[Opening Supplied material section]
## flow/run.sh

```bash
#!/bin/bash
# OpenROAD 26Q1-2900-gdf79404cd8, Yosys 0.63+post, stock flow scripts
make -C /OpenROAD-flow-scripts/flow DESIGN_CONFIG=/design/flow/config.mk WORK_HOME=/design/flow/orfs finish
```

## flow/config.mk

```make
export PLATFORM = sky130hd
export DESIGN_NAME = stack_mem
export DESIGN_NICKNAME = stack_mem
export VERILOG_FILES = /design/flow/design.v
export SDC_FILE = /design/flow/constraint.sdc
export NUM_CORES = 4
export LEC_CHECK = 1
export CORE_UTILIZATION = 50
```

## flow/constraint.sdc

```tcl
current_design stack_mem

set clk_period 6.1
set clk_io_pct 0.2

create_clock -name clk0 -period $clk_period [get_ports {clk}]

set non_clock_inputs [all_inputs -no_clocks]
set_input_delay [expr $clk_period * $clk_io_pct] -clock clk0 $non_clock_inputs
set_output_delay [expr $clk_period * $clk_io_pct] -clock clk0 [all_outputs]
```

## flow/design.v

```verilog
module stack_mem(clk,rst_n,en,wr,rd,din,dout,full,empty);
	input clk;
	input rst_n;
	input en;
	input wr;
	input rd;
	input [7:0] din;
	output reg full;
	output reg empty;
	output reg [7:0] dout;
	reg [7:0] mem [31:0];
	reg [4:0] point;
	always @(posedge clk or negedge rst_n)
		begin
			if(!rst_n)
				begin
					full<=1'b0;
					empty<=1'b0;
					dout<=8'd0;
					point=5'd0;
				end
			else 
				if(en)
					begin
						if(wr)
							begin
								if(point<5'd31)
									begin
										mem[point]<=din;
										point<=point+1'b1;
										full<=1'b0;
										empty<=1'b0;
									end
								else
									begin
										full<=1'b1;
										empty<=1'b0;
									end
							end
						if(rd)
							begin
								if(point>5'd0)
									begin
										dout<=mem[point];
										point=point-1'b1;
										empty<=1'b0;
										full<=1'b0;
									end
								else
									begin
										empty<=1'b1;
										full<=1'b0;
									end
							end
					end
		end
endmodule
```

==> impl_metrics.py <==
# Physical implementation metrics
metrics = {
    "outcome": {
        "outcome": "finished clean",
    },
    "setup_path": {
        "critPathSlowestCell": "clkdlybuf4s50_1",
        "path_max_fanout": 17,
        "crit_arrival_ns": 3.61,
        "r2r_setup_slack_ns": 2.89,
        "worst_ep_required_time_ns": 6.26,
        "reg2reg_depth": 7,
        "path_cells": "clkdlybuf4s50_1 -> and3_1 -> nand2_1 -> nor2_1",
        "crit_end": "mem[1][7]",
        "critical_path_class": "in2reg",
        "slowest_delay_ns": 0.90,
        "cp-startpoint": "rst_n",
        "crit_family": "simple AND/OR/NAND/NOR gates",
        "rr_startpoint": "point[2]",
        "critical_path_buf_inv_count": 1,
        "cp_num_cells": 4,
        "end_kind": "flop",
        "crit_path_start_kind": "primary input",
        "r2r_end": "dout[7]",
    },
    "logic_synthesis": {
        "area_leaders": "edfxtp_1 70%, mux2i_1 3.5%, dfrtp_1 3.4%",
        "top_area_share_pct": 70.2,
        "top_cell": "edfxtp_1",
        "common_cells": "256 x edfxtp_1, 49 x nor2_1, 41 x a22oi_1, 38 x mux2i_1, 37 x nand2_1",
        "yosys-stat-cells": 710,
        "flop_cell": "edfxtp_1",
        "async_reset_ff_share_pct": 5.54,
        "synth.cell_area_um2": 11000,
        "ys_area_um2": 11000,
        "synth.distinct_cells": 64,
        "synth-edff-count": 256,
        "ys_warn_count": 2,
        "ys_ff": 271,
        "largest_area_cell": "edfxtp_1",
        "postSynthCellCount": 710,
        "ys_seq_share_pct": 73.6,
        "syn_area_per_cell_um2": 15.4,
    },
    "job": {
        "maxCapViolations": 0,
        "log.warning_count": 29,
    },
    "routing": {
        "drc": 0,
        "drtAntennaViolNets": 0,
        "post_drt_via_cell_ratio": 6.37,
        "drt-pass1-iter-count": 5,
        "post_drt_wl_per_cell_um": 27.6,
        "antennaDiodeCount": 0,
        "vias": 6662,
        "routed_wl_mm": 28.9,
        "initialDrtViolationCount": 643,
    },
    "hold_path": {
        "hp-class": "reg2reg",
    },
    "global_routing": {
        "antenna_found_initial": 0,
        "grt_overflow": 0,
        "first_global_vias": 7034,
        "grt_pass1_wl_mm": 42.6,
        "grtUsageTotal_pct": 29.7,
        "grt_max_degree": 53,
    },
    "clocking": {
        "cts_hold_buf": 0,
        "clock_path_buffers": 3,
        "cts_tree": "yes",
        "cts_buffers": 27,
        "cts_sinks": 271,
        "insertion_delay_ns": 0.53,
        "post-cts-setup-buffers": 0,
        "cts_root_buffer": "clkbuf_16",
        "cts-resized-gates": 0,
        "path_clk_slew_ns": 0.06,
        "cts_max_level": 1,
    },
    "floorplanning": {
        "fp.dieH_um": 150,
        "initCoreUtil_pct": 51.6,
        "dieArea_um2": 22500,
        "chipWidth_um": 150,
        "core_area_um2": 21200,
        "rows": 53,
        "ios": 23,
    },
    "timing": {
        "rsz0062_at_grt": "false",
        "fin_skew_ns": 0.00721,
        "tns_ns": 0,
        "min_period_over_period_pct": 56.5,
        "final_hold_viol_count": 0,
        "setup_viol": 0,
        "tightest_slew_ns": 0.905,
        "min_period_ns": 3.44,
        "max_freq_mhz": 290,
        "slew_headroom_pct": 39.6,
        "drv_slew": 0,
    },
    "placed_design": {
        "dpl_cell_area_um2": 11500,
        "hpwl_mm": 18.5,
        "place_congestion": 0.986,
        "numPortBuffers": 22,
    },
    "pwr": {
        "powerDensity_nw_per_um2": 445,
        "leakage_uw": 0.00405,
        "ir_drop_uv": 207,
    },
    "layout": {
        "nFillCells": 1594,
        "flop_area_um2": 8070,
        "logic_area_um2": 2660,
        "syn_to_final_growth_pct": 12.7,
        "final_cell_area_um2": 12300,
        "drive_gt1_share_pct": 10.8,
    },
}
==> worst min-delay path, stage by stage, from the launching register on <==
cell and delay, ns:
dfrtp_1 0.34, nand2_1 0.07, o31ai_2 0.05
==> metal layers <==
| layer | vias to the layer above | wire length (µm) | track usage [%] |
|---|---|---|---|
| met5 | - | 0 | 0 |
| met4 | 0 | 1000 | 8.13 |
| met3 | 61 | 4080 | 17.6 |
| met2 | 403 | 12800 | 41.5 |
| met1 | 3294 | 11000 | 43.3 |
| li1 | 2904 | - | - |
==> cell usage in the layout, fill, tap and decap left out, types with 12 or more instances in the layout <==
cell type / n
buf_4: 26
nand3_1: 16
o22ai_1: 25
nor2_1: 49
a22oi_1: 41
dfrtp_1: 12
a21oi_1: 18
mux2i_1: 38
clkdlybuf4s50_1: 22
nor3_1: 15
clkbuf_16: 27
nand2_1: 37
edfxtp_1: 256
nor2b_1: 15
==> stage by stage <==
stage               setup WS [ns]  util, %  hold slack, ns  power [µW]  cells
global route                 2.44     58.2           0.516        5710   1046
detailed placement           2.10     54.2           0.488        3930    997
global placement             2.14     54.2           0.472        3920    997
CTS                          2.64     58.2           0.499        5470   1046
finish                       2.66     58.2           0.494        5490   1046
floorplan                    3.39        -           0.424        3370    717
==> area by class of cell <==
type                       instances  share of cell area, %
clock buffer                      27                   5.47
clock inverter                    22                   1.33
inverter                           7                  0.213
multi-input combinational        396                   21.5
sequential                       271                   65.3
tap                              275                   2.79
timing repair buffer              48                   3.36
==> kinds of logic (layout without fill, tap and decap cells) <==
| logic type | Yosys count | after routing | synth area share (%) |
|---|---|---|---|
| xor+xnor | 4 | 4 | 0.320 |
| mux | 41 | 41 | 3.88 |
| other cells | 1 | 8 | 0.0342 |
| simple gates | 170 | 170 | 7.55 |
| compound gates | 168 | 168 | 11.7 |
| buf+inv | 50 | 104 | 2.39 |
| flops | 271 | 271 | 73.6 |
| fa+ha+maj | 5 | 5 | 0.571 |
==> sequential cells by signal (all words and copies together) (netlist names) <==
| name | cells |
|---|---|
| dout | 8 |
| empty | 1 |
| full | 1 |
| mem | 256 |
| point | 5 |
==> how the worst min path moves through the flow <==
stage	from	to	slack, ns	depth (start not counted)
finish	dout[4]	dout[4]	0.49	2
global route	mem[0][6]	dout[6]	0.52	2
CTS	mem[0][6]	dout[6]	0.50	2
==> report_power, final <==
| group | leakage (µW) | total, µW | switching (µW) | internal, µW |
|---|---|---|---|---|
| sequential | 0.00249 | 2180 | 64.2 | 2110 |
| clock | 0.000416 | 1550 | 665 | 890 |
| combinational | 0.00114 | 1760 | 1170 | 589 |
| total | 0.00405 | 5490 | 1900 | 3590 |
Power and IR drop assume default switching activity.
[Closing Supplied material section]
#### Problem details
Every line with "export" in it should be copied from the entries above.

#### Answer space
export PLATFORM = sky130hd
export DESIGN_NAME = stack_mem
export DESIGN_NICKNAME = stack_mem
export VERILOG_FILES = /design/flow/design.v
export SDC_FILE = /design/flow/constraint.sdc
export NUM_CORES = 4
export LEC_CHECK = 1
export CORE_UTILIZATION = 50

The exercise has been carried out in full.